Previous expedition found vent
Researchers were allowed to use the RV Kronprins Haakon, Norway’s new icebreaker, and departed from Longyearbyen, on the arctic archipelago of Svalbard, on September 19.
Eleven international institutions were represented aboard the boat. A writer from National Geographic and a photographer from James Cameron's Avatar Alliance Foundation also participated in the month-long trip into icy waters.
Chemical signatures in the water have previously revealed that there are hydrothermal vents in this northern region, more specifically on the subsea mountain ridge called the Gakkel Ridge.
German scientists from the Alfred Wegener Institute doggedly searched for the vents in 2014. After five weeks of exploration, they hit the jackpot on the last day of the expedition.
“They drifted over a hydrothermal chimney and got under a minute of video of it. That allowed them to know where it was,” Ramirez-Llodra says.
Now a team has re-visited the area, and the plan was to take both videos and samples of the organisms living in the depths.
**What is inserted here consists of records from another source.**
==> src/rtl/mul_issue_queue_pkg.sv <==
// Shared types and widths for the multiplier issue queue.
// Latency: n/a (declarations only).
// Backpressure: n/a.
package mul_pkg;

    localparam int DATA_WIDTH = 64;
    localparam int TAG_WIDTH  = 4;

    typedef enum logic [1:0] {
        IDLE  = 2'd0,
        ISSUE = 2'd1,
        WAIT  = 2'd2,
        RESP  = 2'd3
    } mul_iq_state_t;

endpackage

==> src/rtl/mul_issue_queue_if.sv <==
// Request / multiplier / response bundle between the execute pipe, the issue queue and the multiplier.
// Latency: n/a (wires only).
// Backpressure: req_ready_o and rsp_ready_i carry the valid/ready flow control.
// Modports: slave = issue queue side, master = pipeline + multiplier + consumer side.
interface mul_issue_queue_if #(
    parameter int DATA_WIDTH = mul_pkg::DATA_WIDTH,
    parameter int TAG_WIDTH  = mul_pkg::TAG_WIDTH,
    parameter int CNT_WIDTH  = 3
);
    // request from execute
    logic                  req_valid_i;
    logic                  req_ready_o;
    logic [DATA_WIDTH-1:0] req_op_a_i;
    logic [DATA_WIDTH-1:0] req_op_b_i;
    logic [TAG_WIDTH-1:0]  req_tag_i;
    // multiplier side
    logic                  mul_enable_o;
    logic [DATA_WIDTH-1:0] mul_op_a_o;
    logic [DATA_WIDTH-1:0] mul_op_b_o;
    logic                  mul_ready_i;
    logic [DATA_WIDTH-1:0] mul_result_i;
    // response to consumer
    logic                  rsp_valid_o;
    logic                  rsp_ready_i;
    logic [DATA_WIDTH-1:0] rsp_result_o;
    logic [TAG_WIDTH-1:0]  rsp_tag_o;
    logic                  rsp_err_o;
    // status
    logic [CNT_WIDTH-1:0]  count_o;

    modport slave (
        input  req_valid_i, req_op_a_i, req_op_b_i, req_tag_i,
        input  mul_ready_i, mul_result_i, rsp_ready_i,
        output req_ready_o, mul_enable_o, mul_op_a_o, mul_op_b_o,
        output rsp_valid_o, rsp_result_o, rsp_tag_o, rsp_err_o, count_o
    );

    modport master (
        output req_valid_i, req_op_a_i, req_op_b_i, req_tag_i,
        output mul_ready_i, mul_result_i, rsp_ready_i,
        input  req_ready_o, mul_enable_o, mul_op_a_o, mul_op_b_o,
        input  rsp_valid_o, rsp_result_o, rsp_tag_o, rsp_err_o, count_o
    );

endinterface

==> src/rtl/mul_req_fifo.sv <==
// Synchronous FIFO holding pending multiply requests; head entry is shown combinationally on o_dat.
// Latency: one cycle from push to visibility at the head (no bypass).
// Backpressure: pushes are dropped while full, pops ignored while empty; o_full drives upstream ready.
// Ports: clk_i/rsn_i, i_push/i_dat, i_pop, o_dat (head), o_full, o_empty, o_count.
module mul_req_fifo #(
    parameter  int WIDTH = 8,
    parameter  int DEPTH = 4,
    localparam int AW    = $clog2(DEPTH),
    localparam int CW    = AW + 1
) (
    input  logic             clk_i,
    input  logic             rsn_i,
    input  logic             i_push,
    input  logic [WIDTH-1:0] i_dat,
    input  logic             i_pop,
    output logic [WIDTH-1:0] o_dat,
    output logic             o_full,
    output logic             o_empty,
    output logic [CW-1:0]    o_count
);

    logic [WIDTH-1:0] r_mem [DEPTH];
    logic [AW-1:0]    r_wr_ptr;
    logic [AW-1:0]    r_rd_ptr;
    logic [CW-1:0]    r_count;
    logic             w_push;
    logic             w_pop;

    // Full/empty come from the count so pointer equality never needs disambiguating.
    assign o_full  = (r_count == CW'(DEPTH));
    assign o_empty = (r_count == '0);
    assign w_push  = i_push && !o_full;
    assign w_pop   = i_pop && !o_empty;

    always_ff @(posedge clk_i or negedge rsn_i) begin
        if (!rsn_i) begin
            r_wr_ptr <= '0;
            r_rd_ptr <= '0;
            r_count  <= '0;
        end else begin
            // DEPTH is a power of two, so natural pointer overflow is the modulo wrap.
            if (w_push) r_wr_ptr <= r_wr_ptr + AW'(1);
            if (w_pop)  r_rd_ptr <= r_rd_ptr + AW'(1);
            case ({w_push, w_pop})
                2'b10:   r_count <= r_count + CW'(1);
                2'b01:   r_count <= r_count - CW'(1);
                default: r_count <= r_count;
            endcase
        end
    end

    // Storage carries no reset; validity is tracked entirely by the count.
    always_ff @(posedge clk_i) begin
        if (w_push) r_mem[r_wr_ptr] <= i_dat;
    end

    assign o_dat   = r_mem[r_rd_ptr];
    assign o_count = r_count;

endmodule

==> src/rtl/mul_issue_queue.sv <==
// Buffers tagged multiply requests and sequences them one at a time into the iterative multiplier.
// Latency: accept at edge N -> enable in cycle N+1 -> (ready in N+2) -> response valid in cycle N+3.
// Backpressure: req_ready_o = !full; a held response (rsp_ready_i=0) blocks further issues.
// Ports: clk_i, rsn_i (async active-low), bus (slave modport: req_*, mul_*, rsp_*, count_o).
module mul_issue_queue #(
    parameter int DATA_WIDTH     = mul_pkg::DATA_WIDTH,
    parameter int TAG_WIDTH      = mul_pkg::TAG_WIDTH,
    parameter int DEPTH          = 4,
    parameter int TIMEOUT_CYCLES = 16
) (
    input  logic              clk_i,
    input  logic              rsn_i,
    mul_issue_queue_if.slave  bus
);
    import mul_pkg::*;

    localparam int ENTRY_W = TAG_WIDTH + 2 * DATA_WIDTH;
    localparam int CNT_W   = $clog2(DEPTH) + 1;
    localparam int WDOG_W  = $clog2(TIMEOUT_CYCLES + 1);

    mul_iq_state_t         r_state;
    mul_iq_state_t         w_state_nxt;
    logic [WDOG_W-1:0]     r_wdog;
    logic [WDOG_W-1:0]     w_wdog_nxt;

    logic                  w_push;
    logic                  w_pop;
    logic                  w_full;
    logic                  w_empty;
    logic [CNT_W-1:0]      w_count;
    logic [ENTRY_W-1:0]    w_push_dat;
    logic [ENTRY_W-1:0]    w_head_dat;
    logic [DATA_WIDTH-1:0] w_head_a;
    logic [DATA_WIDTH-1:0] w_head_b;
    logic [TAG_WIDTH-1:0]  w_head_tag;

    logic                  w_mul_enable;
    logic                  w_capture;
    logic                  w_abort;
    logic                  w_rsp_done;

    logic                  r_rsp_valid;
    logic [DATA_WIDTH-1:0] r_rsp_result;
    logic [TAG_WIDTH-1:0]  r_rsp_tag;
    logic                  r_rsp_err;

    // Entry layout: {tag, op_b, op_a}
    assign w_push_dat = {bus.req_tag_i, bus.req_op_b_i, bus.req_op_a_i};
    assign w_head_a   = w_head_dat[DATA_WIDTH-1:0];
    assign w_head_b   = w_head_dat[2*DATA_WIDTH-1:DATA_WIDTH];
    assign w_head_tag = w_head_dat[ENTRY_W-1:2*DATA_WIDTH];

    // A full FIFO refuses the push even when a pop lands on the same edge.
    assign w_push = bus.req_valid_i && !w_full;
    assign w_pop  = w_capture || w_abort;

    mul_req_fifo #(
        .WIDTH (ENTRY_W),
        .DEPTH (DEPTH)
    ) u_fifo (
        .clk_i   (clk_i),
        .rsn_i   (rsn_i),
        .i_push  (w_push),
        .i_dat   (w_push_dat),
        .i_pop   (w_pop),
        .o_dat   (w_head_dat),
        .o_full  (w_full),
        .o_empty (w_empty),
        .o_count (w_count)
    );

    always_ff @(posedge clk_i or negedge rsn_i) begin
        if (!rsn_i) r_state <= IDLE;
        else        r_state <= w_state_nxt;
    end

    always_comb begin
        w_state_nxt  = r_state;
        w_wdog_nxt   = r_wdog;
        w_mul_enable = 1'b0;
        w_capture    = 1'b0;
        w_abort      = 1'b0;
        w_rsp_done   = 1'b0;
        case (r_state)
            IDLE: begin
                if (!w_empty && !r_rsp_valid) w_state_nxt = ISSUE;
            end
            ISSUE: begin
                w_mul_enable = 1'b1;
                w_wdog_nxt   = '0;
                w_state_nxt  = WAIT;
            end
            WAIT: begin
                // A ready pulse in the last allowed cycle still wins over the abort.
                w_wdog_nxt = r_wdog + WDOG_W'(1);
                if (bus.mul_ready_i) begin
                    w_capture   = 1'b1;
                    w_state_nxt = RESP;
                end else if (w_wdog_nxt == WDOG_W'(TIMEOUT_CYCLES)) begin
                    w_abort     = 1'b1;
                    w_state_nxt = RESP;
                end
            end
            RESP: begin
                if (r_rsp_valid && bus.rsp_ready_i) begin
                    w_rsp_done  = 1'b1;
                    w_state_nxt = IDLE;
                end
            end
            default: w_state_nxt = IDLE;
        endcase
    end

    always_ff @(posedge clk_i or negedge rsn_i) begin
        if (!rsn_i) begin
            r_wdog       <= '0;
            r_rsp_valid  <= 1'b0;
            r_rsp_result <= '0;
            r_rsp_tag    <= '0;
            r_rsp_err    <= 1'b0;
        end else begin
            r_wdog <= w_wdog_nxt;
            if (w_capture || w_abort) begin
                r_rsp_valid  <= 1'b1;
                r_rsp_result <= w_capture ? bus.mul_result_i : '0;
                r_rsp_tag    <= w_head_tag;
                r_rsp_err    <= w_abort;
            end else if (w_rsp_done) begin
                r_rsp_valid  <= 1'b0;
            end
        end
    end

    // Head operands are stable from ISSUE until the pop because nothing else moves the read pointer.
    assign bus.mul_enable_o = w_mul_enable;
    assign bus.mul_op_a_o   = w_head_a;
    assign bus.mul_op_b_o   = w_head_b;
    assign bus.req_ready_o  = !w_full;
    assign bus.rsp_valid_o  = r_rsp_valid;
    assign bus.rsp_result_o = r_rsp_result;
    assign bus.rsp_tag_o    = r_rsp_tag;
    assign bus.rsp_err_o    = r_rsp_err;
    assign bus.count_o      = w_count;

endmodule
==> src/flat_wrapper.sv <==
// flat-port wrapper written by rule: the top's interface ports become plain ports
module mul_issue_queue_flat import mul_pkg::*;
#(
    parameter int DATA_WIDTH     = mul_pkg::DATA_WIDTH,
    parameter int TAG_WIDTH      = mul_pkg::TAG_WIDTH,
    parameter int DEPTH          = 4,
    parameter int TIMEOUT_CYCLES = 16
)
  (clk_i, rsn_i, bus_req_valid_i, bus_req_op_a_i, bus_req_op_b_i, bus_req_tag_i, bus_mul_ready_i, bus_mul_result_i, bus_rsp_ready_i, bus_req_ready_o, bus_mul_enable_o, bus_mul_op_a_o, bus_mul_op_b_o, bus_rsp_valid_o, bus_rsp_result_o, bus_rsp_tag_o, bus_rsp_err_o, bus_count_o);
  mul_issue_queue_if #(.DATA_WIDTH(DATA_WIDTH), .TAG_WIDTH(TAG_WIDTH)) bus_i ();
  input  logic clk_i;
  input  logic rsn_i;
  input wire logic [$bits(bus_i.req_valid_i)-1:0] bus_req_valid_i;
  input wire logic [$bits(bus_i.req_op_a_i)-1:0] bus_req_op_a_i;
  input wire logic [$bits(bus_i.req_op_b_i)-1:0] bus_req_op_b_i;
  input wire logic [$bits(bus_i.req_tag_i)-1:0] bus_req_tag_i;
  input wire logic [$bits(bus_i.mul_ready_i)-1:0] bus_mul_ready_i;
  input wire logic [$bits(bus_i.mul_result_i)-1:0] bus_mul_result_i;
  input wire logic [$bits(bus_i.rsp_ready_i)-1:0] bus_rsp_ready_i;
  output wire logic [$bits(bus_i.req_ready_o)-1:0] bus_req_ready_o;
  output wire logic [$bits(bus_i.mul_enable_o)-1:0] bus_mul_enable_o;
  output wire logic [$bits(bus_i.mul_op_a_o)-1:0] bus_mul_op_a_o;
  output wire logic [$bits(bus_i.mul_op_b_o)-1:0] bus_mul_op_b_o;
  output wire logic [$bits(bus_i.rsp_valid_o)-1:0] bus_rsp_valid_o;
  output wire logic [$bits(bus_i.rsp_result_o)-1:0] bus_rsp_result_o;
  output wire logic [$bits(bus_i.rsp_tag_o)-1:0] bus_rsp_tag_o;
  output wire logic [$bits(bus_i.rsp_err_o)-1:0] bus_rsp_err_o;
  output wire logic [$bits(bus_i.count_o)-1:0] bus_count_o;
  assign bus_i.req_valid_i = bus_req_valid_i;
  assign bus_i.req_op_a_i = bus_req_op_a_i;
  assign bus_i.req_op_b_i = bus_req_op_b_i;
  assign bus_i.req_tag_i = bus_req_tag_i;
  assign bus_i.mul_ready_i = bus_mul_ready_i;
  assign bus_i.mul_result_i = bus_mul_result_i;
  assign bus_i.rsp_ready_i = bus_rsp_ready_i;
  assign bus_req_ready_o = bus_i.req_ready_o;
  assign bus_mul_enable_o = bus_i.mul_enable_o;
  assign bus_mul_op_a_o = bus_i.mul_op_a_o;
  assign bus_mul_op_b_o = bus_i.mul_op_b_o;
  assign bus_rsp_valid_o = bus_i.rsp_valid_o;
  assign bus_rsp_result_o = bus_i.rsp_result_o;
  assign bus_rsp_tag_o = bus_i.rsp_tag_o;
  assign bus_rsp_err_o = bus_i.rsp_err_o;
  assign bus_count_o = bus_i.count_o;
  mul_issue_queue #(.DATA_WIDTH(DATA_WIDTH), .TAG_WIDTH(TAG_WIDTH), .DEPTH(DEPTH), .TIMEOUT_CYCLES(TIMEOUT_CYCLES)) u_core (.clk_i(clk_i), .rsn_i(rsn_i), .bus(bus_i));
endmodule
==> config.mk <==
export PLATFORM = sky130hd
export DESIGN_NAME = mul_issue_queue_flat
export DESIGN_NICKNAME = d
export VERILOG_FILES = /design/src/rtl/mul_issue_queue_pkg.sv /design/src/rtl/mul_issue_queue_if.sv /design/src/rtl/mul_req_fifo.sv /design/src/rtl/mul_issue_queue.sv /design/src/flat_wrapper.sv
export SDC_FILE = /design/constraint.sdc
export NUM_CORES = 1
export LEC_CHECK = 0
export BUFFER_PORTS_ARGS = -buffer_cell sky130_fd_sc_hd__buf_2
export CORE_ASPECT_RATIO = 0.6
export CORE_MARGIN = 3
export CORE_UTILIZATION = 52
export CTS_BUF_LIST = sky130_fd_sc_hd__clkbuf_8
export DETAILED_ROUTE_END_ITERATION = 16
export HOLD_SLACK_MARGIN = 0.1
export PLACE_DENSITY = 0.77
export REMOVE_ABC_BUFFERS = 1
export SYNTH_ARGS = -nofsm -noshare
export SYNTH_HDL_FRONTEND = slang
export SYNTH_SLANG_ARGS = --single-unit
export TNS_END_PERCENT = 1
==> constraint.sdc <==
create_clock -name clk_i -period 3.8 [get_ports clk_i]
set_input_delay 0.38 -clock clk_i [delete_from_list [all_inputs] [get_ports clk_i]]
set_output_delay 0.38 -clock clk_i [all_outputs]
set_load 0.01 [all_outputs]
==> results.yml <==
die:
  die_area_um2: 47700
  die_height_um: 170
  initial_core_util_pct: 53.4
  ioPinCount: 404
  core_um2: 43800
  dieWidth_um: 280
  rows: 59
sta:
  rsz0062_at_grt: "no"
  worst_pin_slew_ps: 1360
  maxSlewHeadroom_pct: 9.09
  layout_setup_ws_ps: 842
  slew_viol_final: 0
  hold_slack_ps: 217
  finalCriticalPeriod_ps: 2960
  max_freq_mhz: 338
  skew_ps: 34.3
  hold_viol_final: 0
  final-setup-viol-count: 0
  post-route-period-util_pct: 77.9
global_route:
  grt_pass1_wl_um: 78000
  grt_usage_pct: 21.8
  grt_pass1_vias: 13277
  antenna_found_initial: 9
  grt_start_max_net_pins: 71
  globalRouteOverflowTotal: 0
clocking:
  cts_made_buffers: 87
  clock_latency_ps: 630
  clock_path_buffers: 3
  clk_pin_slew_ps: 60
  cts_tree: "yes"
  cts_sinks: 612
  htreeDepth: 3
  root_buffer: "clkbuf_8"
  cts_setup_buffers: 0
setup_path:
  slowest_delay_ps: 770
  crit_type: "reg2out"
  worst_ep_required_time_ps: 3420
  path_max_fanout: 35
  cp-start-kind: "flip-flop"
  cp.arrival_ps: 2580
  slowest_stage: "dfrtp_4"
  setup.worst_path.end_class: "primary output"
  cp_cell_sequence: "buf_4 > mux4_2 > buf_2"
logic_synthesis:
  synth_commonest_cells: "edfxtp_1 (528), mux4_2 (132), buf_4 (128)"
  synth_edf_count: 528
  ys_seq_area_share_pct: 76.7
  synth_cells: 1073
  ys_ff_latch: 612
  synth-async-reset-ratio_pct: 13.7
  synth.avg_cell_area_um2: 21.8
  syn_area_um2: 23400
  synth_cell_types: 41
  yosys.area.top_type: "edfxtp_1"
  yosys.cell_count.top_type: "edfxtp_1"
  synth_warnings: 0
  synth_area_leaders: "edfxtp_1 (68%), mux4_2 (13%), dfrtp_1 (9.0%), buf_4 (4.1%), a22o_1 (2.2%)"
  synth-main-ff-cell: "edfxtp_1"
  synth_top_area_share_pct: 67.7
routing:
  drc: 0
  wl_um: 52100
  via_per_inst: 5.42
  wire_per_inst_um: 22.9
  vias: 12300
  drt-initial-drc-count: 886
  postRouteAntennaNets: 0
  dr.pass1.iters: 5
power_and_ir_drop:
  seq_power_share_pct: 44.9
  ir_worst_vdd_uv: 513
  comb_power_share_pct: 32.5
  swShare_pct: 31.8
  clkPwrFrac_pct: 22.5
  p_int_mw: 14.6
  power.total_mw: 21.3
  power_leakage_nw: 10.9
  p_switching_mw: 6.78
  powerDensity_nw_per_um2: 737
cells_and_area:
  area.growth.synth_to_final_pct: 23.8
  final_layout_size_suffix_gt1_share_pct: 41.4
  fin_nets: 1832
run_status:
  run_status: "finished clean"
min_path:
  hold_class: "in2reg"
placement:
  io_buffers: 403
  gp_congestion: 0.743
  post-place-ws_ps: 1100
  dpl.hpwl_um: 30900
job:
  cap_violations: 0
metal layers:
layer / up-vias / GRT usage (%) / part of all wire (%) / wire length (um)
met5: - / 0 / 0.065 / 34
met1: 6312 / 28.5 / 39 / 20500
met4: 6 / 8.12 / 3.0 / 1550
li1: 5334 / - / - / -
met2: 525 / 36.1 / 51 / 26600
met3: 123 / 5.22 / 6.5 / 3390
critical path: cells and delay by family (launching register included):
kind                   cells  cell delay (ps)
multiplexers               1              400
flip-flops                 1              770
buffers and inverters      2              720
registers in the layout (all words and copies together) (netlist names):
name                     count
u_core.u_fifo.o_count        3
u_core.r_wdog                5
u_core.bus.rsp_tag_o         4
u_core.r_state               2
u_core.u_fifo.r_mem        528
u_core.bus.rsp_err_o         1
u_core.u_fifo.r_wr_ptr       2
u_core.bus.rsp_valid_o       1
u_core.u_fifo.r_rd_ptr       2
u_core.bus.rsp_result_o     64
cells in the final DEF, fill, tap and decap left out, drive strengths merged, types with 2 or more instances in the layout:
master	count
buf	432
nor3b	2
mux2i	2
and2	2
nor2	4
mux2	5
mux4	132
dlygate4sd3	198
o21ai	5
a22o	64
nand3	4
ha	12
inv	56
and3	5
nor3	4
clkinv	16
xnor2	2
a21oi	5
xor2	4
edfxtp	528
nand2	10
diode	6
clkbuf	96
dfrtp	84
o22ai	3
final timing paths:
path / from / cells after the start / slack (ps) / to
setup / recovery: u_core.u_fifo.r_rd_ptr[1] / 3 / 840 / bus_mul_op_a_o[53]
hold / removal: bus_req_valid_i / 3 / 220 / u_core.u_fifo.r_wr_ptr[0]
setup reg to reg: u_core.r_wdog[0] / 11 / 1060 / u_core.u_fifo.o_count[2]
hold reg to reg: u_core.bus.rsp_result_o[17] / 1 / 500 / u_core.bus.rsp_result_o[17]
max in group asynchronous: rsn_i / 3 / 2500 / u_core.bus.rsp_result_o[44]
min in group asynchronous: rsn_i / 2 / 370 / u_core.bus.rsp_result_o[36]
area by class of cell:
| cell class | instances | area (um^2) |
|---|---|---|
| Sequential cell | 612 | 18000 |
| Fill cell | 2804 | 14900 |
| Timing Repair Buffer | 630 | 4390 |
| Multi-Input combinational cell | 274 | 4210 |
| Clock buffer | 96 | 1320 |
| Tap cell | 579 | 724 |
| Clock inverter | 60 | 303 |
| Inverter | 13 | 48.8 |
| Antenna cell | 6 | 15.0 |
logic make-up (layout without fill, tap and decap cells):
group / Yosys count / after routing / synth area share (%)
DFF: 612 / 612 / 76.7
adders and majority gates: 13 / 13 / 0.727
and+or+nand+nor: 35 / 35 / 0.871
muxes: 139 / 139 / 13.1
AOI/OAI and AO/OA: 81 / 81 / 2.95
buffers and inverters: 187 / 799 / 5.40
other: 0 / 6 / 0
xor gates and xnor gates: 6 / 6 / 0.225
stage by stage:
stage	setup TNS, ps	utilization (%)	std cells	instance area, um^2
2_1_floorplan	-607000	-	899	22200
3_3_place_gp	0	57.8	1910	25400
3_5_place_dp	0	57.8	1910	25400
4_1_cts	0	66.1	2264	29000
5_1_grt	0	66.1	2270	29000
6_report	0	66.1	2270	29000
power groups by stage:
stage	combinational, mW	clock, mW	sequential (mW)
3_5_place_dp	6.82	0	9.69
2_1_floorplan	3.53	0	10.2
6_report	6.95	4.81	9.59
5_1_grt	7.42	5.25	9.72
4_1_cts	7.01	4.93	9.56
3_3_place_gp	6.71	0	9.59
timing repair:
action,in CTS,in global routing
hold endpoints to repair,641,0
resized for setup,0,0
hold buffers,198,0
(Power assumes the default switching activity.)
The expedition was led by UiT - The Arctic University of Norway and NIVA. Eva Ramirez-Llodra was the project manager.
Cheers and hugs
"It was hard to plan the days, because you work at the mercy of the ice," says Ramirez-Llodra.
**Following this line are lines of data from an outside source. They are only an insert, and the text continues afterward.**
### src/rtl/heartbeat_monitor.sv
// heartbeat_monitor
//
// Receiving end of a board-to-board heartbeat. Watches an asynchronous square
// wave from a remote toggler, measures the interval between its transitions in
// clk cycles, and reports lock, loss and out-of-tolerance conditions.
//
// Optional feature macro: HB_MONITOR_GLITCH_FILTER_EN
//   When defined, a filter stage after the synchronizer only accepts a new
//   level after FILTER_CYC identical samples, so short glitches are dropped.
//   The FILTER_CYC parameter exists only in that build.
//
// Ports:
//   clk           in   system clock
//   reset         in   synchronous, active-high
//   hb_in         in   asynchronous heartbeat input
//   clr_err       in   one-cycle pulse, clears the sticky error flags
//   alive         out  high while locked onto the heartbeat
//   toggle_pulse  out  one-cycle pulse per accepted hb_in transition
//   period        out  last measured interval in cycles (32 bits)
//   period_valid  out  one-cycle pulse when period updates
//   err_fast      out  sticky, an interval shorter than the window was seen
//   err_slow      out  sticky, an interval longer than the window or a timeout
module heartbeat_monitor #(
  parameter int unsigned FREQ_HZ       = 100000000,
  parameter int unsigned EXP_PERIOD_NS = 1000000000,
  parameter int unsigned TOL_PCT       = 10,
  parameter int unsigned LOCK_EDGES    = 2
`ifdef HB_MONITOR_GLITCH_FILTER_EN
  ,
  parameter int unsigned FILTER_CYC    = 4
`endif
) (
  input  logic        clk,
  input  logic        reset,
  input  logic        hb_in,
  input  logic        clr_err,
  output logic        alive,
  output logic        toggle_pulse,
  output logic [31:0] period,
  output logic        period_valid,
  output logic        err_fast,
  output logic        err_slow
);

  // Window limits are worked out in 64 bits because EXP_CYC*(100+TOL_PCT)
  // overflows 32 bits for realistic one-second heartbeats.
  localparam longint unsigned CLK_NS      = 64'(1000000000 / FREQ_HZ);
  localparam longint unsigned EXP_CYC     = 64'(EXP_PERIOD_NS) / CLK_NS;
  localparam longint unsigned MIN_CYC     = EXP_CYC * 64'(100 - TOL_PCT) / 64'd100;
  localparam longint unsigned MAX_CYC     = EXP_CYC * 64'(100 + TOL_PCT) / 64'd100;
  localparam longint unsigned TIMEOUT_CYC = 64'd2 * MAX_CYC;

  localparam logic [31:0] MIN_C     = MIN_CYC[31:0];
  localparam logic [31:0] MAX_C     = MAX_CYC[31:0];
  localparam logic [31:0] TIMEOUT_C = TIMEOUT_CYC[31:0];
  localparam logic [31:0] CNT_MAX   = 32'hFFFF_FFFF;

  localparam int GW = $clog2(LOCK_EDGES + 1);
  localparam logic [GW-1:0] LOCK_N   = GW'(LOCK_EDGES);
  localparam logic [GW-1:0] GOOD_ONE = GW'(1);

  typedef enum logic [1:0] {
    WAIT_FIRST,
    MEASURE,
    LOCKED
  } state_t;

  state_t        state;
  logic          sync1;
  logic          sync2;
  logic          lvl;
  logic          lvl_prev;
  logic          edge_q;
  logic [31:0]   cnt;
  logic [GW-1:0] good;
  logic          in_window;
  logic          too_fast;

  // Two-flop synchronizer, then the previous-level register and a registered
  // edge strobe. Registering the strobe puts the outputs three cycles after
  // the first capture of a transition.
  always_ff @(posedge clk) begin
    if (reset) begin
      sync1    <= 1'b0;
      sync2    <= 1'b0;
      lvl_prev <= 1'b0;
      edge_q   <= 1'b0;
    end else begin
      sync1    <= hb_in;
      sync2    <= sync1;
      lvl_prev <= lvl;
      edge_q   <= lvl ^ lvl_prev;
    end
  end

`ifdef HB_MONITOR_GLITCH_FILTER_EN
  localparam int FW = (FILTER_CYC > 1) ? $clog2(FILTER_CYC) : 1;
  localparam logic [FW-1:0] FILTER_LAST = FW'(FILTER_CYC - 1);
  localparam logic [FW-1:0] FILTER_ONE  = FW'(1);

  logic          filt;
  logic [FW-1:0] run;

  // The filtered level only follows the synchronized input once it has
  // disagreed for FILTER_CYC samples in a row; any agreement restarts the
  // count, so a pulse shorter than that never becomes an edge.
  always_ff @(posedge clk) begin
    if (reset) begin
      filt <= 1'b0;
      run  <= '0;
    end else if (sync2 == filt) begin
      run <= '0;
    end else if (run == FILTER_LAST) begin
      filt <= sync2;
      run  <= '0;
    end else begin
      run <= run + FILTER_ONE;
    end
  end

  assign lvl = filt;
`else
  assign lvl = sync2;
`endif

  assign in_window = (cnt >= MIN_C) && (cnt <= MAX_C);
  assign too_fast  = (cnt < MIN_C);

  // Interval counter, lock FSM and all registered outputs. The counter
  // restarts at 1 on each edge so that period is the exact cycle distance
  // between consecutive edges. clr_err is applied first so that an error
  // raised in the same cycle overrides the clear. An edge takes priority over
  // a timeout landing in the same cycle. A timeout discards the reference edge
  // and the good-interval run, so lock has to be re-earned from scratch.
  always_ff @(posedge clk) begin
    if (reset) begin
      state        <= WAIT_FIRST;
      cnt          <= '0;
      good         <= '0;
      period       <= '0;
      period_valid <= 1'b0;
      toggle_pulse <= 1'b0;
      alive        <= 1'b0;
      err_fast     <= 1'b0;
      err_slow     <= 1'b0;
    end else begin
      toggle_pulse <= edge_q;
      period_valid <= 1'b0;

      if (edge_q) begin
        cnt <= 32'd1;
      end else if (cnt != CNT_MAX) begin
        cnt <= cnt + 32'd1;
      end

      if (clr_err) begin
        err_fast <= 1'b0;
        err_slow <= 1'b0;
      end

      case (state)
        WAIT_FIRST: begin
          if (edge_q) begin
            state <= MEASURE;
          end
        end
        MEASURE, LOCKED: begin
          if (edge_q) begin
            period       <= cnt;
            period_valid <= 1'b1;
            if (in_window) begin
              if (state == MEASURE) begin
                good <= good + GOOD_ONE;
                if (good + GOOD_ONE == LOCK_N) begin
                  state <= LOCKED;
                  alive <= 1'b1;
                end
              end
            end else begin
              good  <= '0;
              alive <= 1'b0;
              state <= MEASURE;
              if (too_fast) begin
                err_fast <= 1'b1;
              end else begin
                err_slow <= 1'b1;
              end
            end
          end else if (cnt == TIMEOUT_C) begin
            err_slow <= 1'b1;
            alive    <= 1'b0;
            good     <= '0;
            state    <= WAIT_FIRST;
          end
        end
        default: begin
          state <= WAIT_FIRST;
        end
      endcase
    end
  end

endmodule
Arctic sea ice is not quiet. It breaks up, freezes, and varies in thickness. That made it difficult to get to the right place. The researchers towed a camera after the boat to film the seabed.
On October 3, they finally got a good position over what they believed was the field. Everyone's eyes were fixed on the screens in the control room and the tension was high.
“When the chimney first appeared, we exploded in cheers and hugs,” the researchers wrote on a blog about the cruise.
It was a huge hydrothermal vent, a black smoker, and later the researchers found two others.
“We could see that we were approaching the vents, because the sediments became coarser, and there were more stones and colours on the sea floor,” Ramirez-Llodra says.
One encounter was a little close. The researchers pulled the camera up over a mound, and suddenly they saw black smoke billowing out of a gaping, underwater crater.
“It’s not actually smoke, but very hot liquid at about 350 degrees C. The camera ran right into it. It went so fast that we couldn’t stop it. Everything went black and we were scared that we had burned everything up,” she says. “Fortunately, we got the picture back after a few minutes. We could continue. This was our first close encounter with a black smoker.”
Golden fields and glass sponges
Scientists saw fields that shone like gold on the otherwise colourless bottom around the chimneys.
The material the researchers saw wasn’t gold but sulphite that is deposited by the black "smoke", Ramirez-Llodra says, although there are also traces of gold and silver in the fluid that gushes from the vent. Around the vents were clusters of white organisms that glistened as they reflected the light from the camera.
The area around the Aurora field was covered by a thick layer of fine-grained sediments. Where the ground was solid enough for something to stick, there were white, spooky sponges. There were shrimp frolicking in the depths, and sea cucumbers and anemones. The occasional fish also swam around.
But the bulk of the organisms in the depths were glass sponges. They are relatively rare, can grow up to a metre wide, and some of them can live for several centuries, according to an article about the trip written by National Geographic. The sponges are largely made up of silica, and only a little of their mass is organic matter. They can be said to barely be alive.
Very different from fields further south
The researchers did not find the diversity of life that has been discovered around hydrothermal vents in other ocean areas.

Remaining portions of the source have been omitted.